Task: Transcribe the data exactly, stopping after the "localparam int BYTE_W" line.

====== Records to process ======

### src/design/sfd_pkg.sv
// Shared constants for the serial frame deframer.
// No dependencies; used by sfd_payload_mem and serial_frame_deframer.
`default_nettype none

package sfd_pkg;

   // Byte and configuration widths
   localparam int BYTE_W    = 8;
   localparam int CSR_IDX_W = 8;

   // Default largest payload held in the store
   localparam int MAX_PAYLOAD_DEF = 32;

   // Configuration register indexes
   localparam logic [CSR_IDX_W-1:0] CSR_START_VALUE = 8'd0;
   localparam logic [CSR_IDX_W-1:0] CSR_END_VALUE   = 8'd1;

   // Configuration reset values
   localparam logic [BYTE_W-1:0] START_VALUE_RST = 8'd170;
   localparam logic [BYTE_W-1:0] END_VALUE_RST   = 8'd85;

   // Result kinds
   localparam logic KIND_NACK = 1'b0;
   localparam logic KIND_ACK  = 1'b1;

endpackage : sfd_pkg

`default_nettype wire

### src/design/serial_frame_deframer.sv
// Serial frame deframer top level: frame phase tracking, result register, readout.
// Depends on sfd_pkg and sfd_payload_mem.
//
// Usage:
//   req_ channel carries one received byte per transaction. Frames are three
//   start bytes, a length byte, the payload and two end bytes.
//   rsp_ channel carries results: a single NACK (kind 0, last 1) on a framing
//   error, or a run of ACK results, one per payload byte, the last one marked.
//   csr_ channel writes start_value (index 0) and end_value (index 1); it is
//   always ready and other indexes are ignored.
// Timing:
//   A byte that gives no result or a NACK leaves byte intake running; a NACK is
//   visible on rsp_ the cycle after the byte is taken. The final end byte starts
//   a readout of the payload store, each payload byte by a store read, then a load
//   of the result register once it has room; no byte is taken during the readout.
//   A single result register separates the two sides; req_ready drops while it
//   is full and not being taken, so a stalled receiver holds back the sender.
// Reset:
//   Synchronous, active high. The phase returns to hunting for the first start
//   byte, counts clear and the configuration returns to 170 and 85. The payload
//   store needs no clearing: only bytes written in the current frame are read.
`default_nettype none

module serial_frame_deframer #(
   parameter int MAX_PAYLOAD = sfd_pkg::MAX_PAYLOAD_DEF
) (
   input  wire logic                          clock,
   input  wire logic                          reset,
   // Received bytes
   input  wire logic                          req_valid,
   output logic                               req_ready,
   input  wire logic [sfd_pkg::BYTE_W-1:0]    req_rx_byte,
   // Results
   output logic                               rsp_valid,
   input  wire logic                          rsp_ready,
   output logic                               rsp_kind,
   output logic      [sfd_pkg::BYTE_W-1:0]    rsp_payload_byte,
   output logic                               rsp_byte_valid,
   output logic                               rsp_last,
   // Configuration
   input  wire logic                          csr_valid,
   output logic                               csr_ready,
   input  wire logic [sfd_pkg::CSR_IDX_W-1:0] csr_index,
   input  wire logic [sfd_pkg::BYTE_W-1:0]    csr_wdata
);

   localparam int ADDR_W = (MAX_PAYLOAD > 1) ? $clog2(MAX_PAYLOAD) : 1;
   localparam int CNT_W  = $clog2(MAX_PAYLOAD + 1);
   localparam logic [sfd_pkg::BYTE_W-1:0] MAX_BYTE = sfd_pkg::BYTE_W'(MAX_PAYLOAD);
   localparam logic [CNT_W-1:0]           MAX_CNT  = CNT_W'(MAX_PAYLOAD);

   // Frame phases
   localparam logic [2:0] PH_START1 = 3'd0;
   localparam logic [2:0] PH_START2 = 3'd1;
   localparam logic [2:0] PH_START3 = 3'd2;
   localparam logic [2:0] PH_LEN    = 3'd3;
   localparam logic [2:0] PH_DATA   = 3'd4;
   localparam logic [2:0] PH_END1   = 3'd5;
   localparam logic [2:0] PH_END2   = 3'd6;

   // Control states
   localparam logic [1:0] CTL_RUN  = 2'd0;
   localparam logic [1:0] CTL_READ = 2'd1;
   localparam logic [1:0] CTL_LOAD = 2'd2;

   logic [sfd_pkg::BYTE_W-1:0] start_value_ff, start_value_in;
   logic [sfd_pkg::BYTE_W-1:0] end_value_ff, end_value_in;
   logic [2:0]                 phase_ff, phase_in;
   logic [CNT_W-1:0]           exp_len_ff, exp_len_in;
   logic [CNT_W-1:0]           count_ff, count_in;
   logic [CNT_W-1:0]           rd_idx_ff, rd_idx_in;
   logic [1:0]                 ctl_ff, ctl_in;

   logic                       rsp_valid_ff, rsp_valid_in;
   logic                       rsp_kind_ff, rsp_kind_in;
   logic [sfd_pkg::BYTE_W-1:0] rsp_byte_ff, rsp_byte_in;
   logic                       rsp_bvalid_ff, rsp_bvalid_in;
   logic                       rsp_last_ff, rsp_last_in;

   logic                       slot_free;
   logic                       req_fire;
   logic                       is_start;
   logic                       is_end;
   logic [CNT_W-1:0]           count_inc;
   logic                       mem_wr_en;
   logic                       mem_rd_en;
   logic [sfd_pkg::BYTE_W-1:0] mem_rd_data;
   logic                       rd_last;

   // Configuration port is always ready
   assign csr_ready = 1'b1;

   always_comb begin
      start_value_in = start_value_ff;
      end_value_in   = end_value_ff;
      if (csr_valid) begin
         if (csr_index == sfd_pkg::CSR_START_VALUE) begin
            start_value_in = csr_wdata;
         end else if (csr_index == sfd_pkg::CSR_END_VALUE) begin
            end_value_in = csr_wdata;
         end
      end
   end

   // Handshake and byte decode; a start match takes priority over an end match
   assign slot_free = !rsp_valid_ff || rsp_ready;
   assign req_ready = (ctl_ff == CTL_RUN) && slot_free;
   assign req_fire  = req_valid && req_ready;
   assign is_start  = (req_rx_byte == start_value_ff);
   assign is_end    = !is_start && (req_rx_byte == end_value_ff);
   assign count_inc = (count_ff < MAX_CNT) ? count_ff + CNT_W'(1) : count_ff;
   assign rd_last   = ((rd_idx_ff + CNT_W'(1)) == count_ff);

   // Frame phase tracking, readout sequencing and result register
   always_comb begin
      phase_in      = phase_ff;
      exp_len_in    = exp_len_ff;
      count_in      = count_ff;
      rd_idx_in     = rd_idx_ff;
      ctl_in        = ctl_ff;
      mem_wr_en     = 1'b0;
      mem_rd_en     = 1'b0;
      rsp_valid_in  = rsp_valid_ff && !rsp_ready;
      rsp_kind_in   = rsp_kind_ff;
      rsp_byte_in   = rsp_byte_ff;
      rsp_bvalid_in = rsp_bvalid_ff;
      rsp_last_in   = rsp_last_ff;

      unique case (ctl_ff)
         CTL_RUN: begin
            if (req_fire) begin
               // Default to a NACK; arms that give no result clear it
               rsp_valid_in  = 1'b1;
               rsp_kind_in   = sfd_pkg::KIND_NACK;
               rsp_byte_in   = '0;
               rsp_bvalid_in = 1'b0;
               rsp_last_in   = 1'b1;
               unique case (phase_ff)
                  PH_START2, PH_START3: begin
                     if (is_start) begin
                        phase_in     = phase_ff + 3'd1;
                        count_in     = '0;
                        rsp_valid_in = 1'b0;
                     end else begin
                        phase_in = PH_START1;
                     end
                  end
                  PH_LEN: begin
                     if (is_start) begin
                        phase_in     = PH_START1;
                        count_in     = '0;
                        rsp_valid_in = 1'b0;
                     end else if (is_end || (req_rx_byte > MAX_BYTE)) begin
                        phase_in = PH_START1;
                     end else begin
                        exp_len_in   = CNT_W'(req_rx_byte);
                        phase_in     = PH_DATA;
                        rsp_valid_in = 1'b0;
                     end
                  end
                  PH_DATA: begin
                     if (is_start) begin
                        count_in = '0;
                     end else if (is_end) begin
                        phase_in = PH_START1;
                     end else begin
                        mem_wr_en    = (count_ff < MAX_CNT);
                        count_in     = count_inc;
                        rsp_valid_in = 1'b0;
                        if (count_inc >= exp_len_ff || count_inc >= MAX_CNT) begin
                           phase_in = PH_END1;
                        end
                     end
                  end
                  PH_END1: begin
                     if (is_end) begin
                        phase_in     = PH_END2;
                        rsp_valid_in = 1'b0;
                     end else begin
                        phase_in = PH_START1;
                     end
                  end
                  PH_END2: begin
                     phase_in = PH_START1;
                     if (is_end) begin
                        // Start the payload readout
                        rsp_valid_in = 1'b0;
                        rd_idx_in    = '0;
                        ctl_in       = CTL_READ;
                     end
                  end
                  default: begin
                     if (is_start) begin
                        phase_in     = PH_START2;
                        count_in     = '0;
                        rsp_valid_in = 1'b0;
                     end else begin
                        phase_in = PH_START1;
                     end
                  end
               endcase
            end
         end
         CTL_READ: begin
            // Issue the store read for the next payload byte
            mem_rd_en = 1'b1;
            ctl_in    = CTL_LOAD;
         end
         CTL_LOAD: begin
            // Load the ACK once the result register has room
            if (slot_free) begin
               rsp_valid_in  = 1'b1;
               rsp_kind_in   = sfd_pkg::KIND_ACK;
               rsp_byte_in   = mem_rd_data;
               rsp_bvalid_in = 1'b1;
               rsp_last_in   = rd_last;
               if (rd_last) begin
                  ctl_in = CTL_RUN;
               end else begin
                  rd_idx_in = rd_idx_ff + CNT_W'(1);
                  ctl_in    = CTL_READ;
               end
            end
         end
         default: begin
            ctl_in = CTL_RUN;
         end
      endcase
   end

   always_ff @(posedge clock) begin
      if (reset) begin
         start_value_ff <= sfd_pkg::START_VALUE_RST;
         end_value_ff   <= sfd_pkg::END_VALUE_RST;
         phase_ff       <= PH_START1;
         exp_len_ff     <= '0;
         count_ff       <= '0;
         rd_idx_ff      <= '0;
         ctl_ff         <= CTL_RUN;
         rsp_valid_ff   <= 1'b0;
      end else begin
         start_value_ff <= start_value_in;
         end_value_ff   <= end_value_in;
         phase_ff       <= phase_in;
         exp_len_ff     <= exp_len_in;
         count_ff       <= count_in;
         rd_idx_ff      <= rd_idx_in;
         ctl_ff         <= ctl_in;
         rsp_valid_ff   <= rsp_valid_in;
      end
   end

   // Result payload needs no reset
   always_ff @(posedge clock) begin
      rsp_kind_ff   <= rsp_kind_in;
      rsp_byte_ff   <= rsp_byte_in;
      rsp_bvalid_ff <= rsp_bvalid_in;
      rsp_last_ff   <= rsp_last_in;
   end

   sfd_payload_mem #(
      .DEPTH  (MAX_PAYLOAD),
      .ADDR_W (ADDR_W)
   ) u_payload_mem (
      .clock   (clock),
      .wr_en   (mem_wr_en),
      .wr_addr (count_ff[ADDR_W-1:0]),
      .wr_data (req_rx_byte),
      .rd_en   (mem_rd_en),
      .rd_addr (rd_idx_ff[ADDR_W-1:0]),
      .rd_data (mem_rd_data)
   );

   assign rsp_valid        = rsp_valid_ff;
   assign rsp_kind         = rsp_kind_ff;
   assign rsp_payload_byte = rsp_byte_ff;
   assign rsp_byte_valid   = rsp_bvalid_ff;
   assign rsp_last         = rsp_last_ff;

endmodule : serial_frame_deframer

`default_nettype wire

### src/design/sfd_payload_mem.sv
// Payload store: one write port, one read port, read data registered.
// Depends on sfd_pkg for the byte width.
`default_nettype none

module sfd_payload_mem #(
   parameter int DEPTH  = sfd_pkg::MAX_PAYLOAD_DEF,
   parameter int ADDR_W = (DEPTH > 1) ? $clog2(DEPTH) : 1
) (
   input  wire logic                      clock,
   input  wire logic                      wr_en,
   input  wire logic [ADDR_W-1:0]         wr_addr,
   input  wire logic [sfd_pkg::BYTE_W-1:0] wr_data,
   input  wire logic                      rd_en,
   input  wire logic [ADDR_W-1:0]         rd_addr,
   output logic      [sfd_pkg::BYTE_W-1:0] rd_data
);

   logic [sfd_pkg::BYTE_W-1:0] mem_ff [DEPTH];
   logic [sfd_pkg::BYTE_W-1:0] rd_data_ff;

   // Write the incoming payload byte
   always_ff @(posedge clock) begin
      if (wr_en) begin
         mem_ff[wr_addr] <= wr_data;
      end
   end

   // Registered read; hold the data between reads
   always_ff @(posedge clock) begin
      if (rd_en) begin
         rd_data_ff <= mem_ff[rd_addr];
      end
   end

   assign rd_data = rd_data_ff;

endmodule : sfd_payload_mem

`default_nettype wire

======

Solution to the problem:
### src/design/sfd_pkg.sv
// Shared constants for the serial frame deframer.
// No dependencies; used by sfd_payload_mem and serial_frame_deframer.
`default_nettype none

package sfd_pkg;

   // Byte and configuration widths
   localparam int BYTE_W    = 8;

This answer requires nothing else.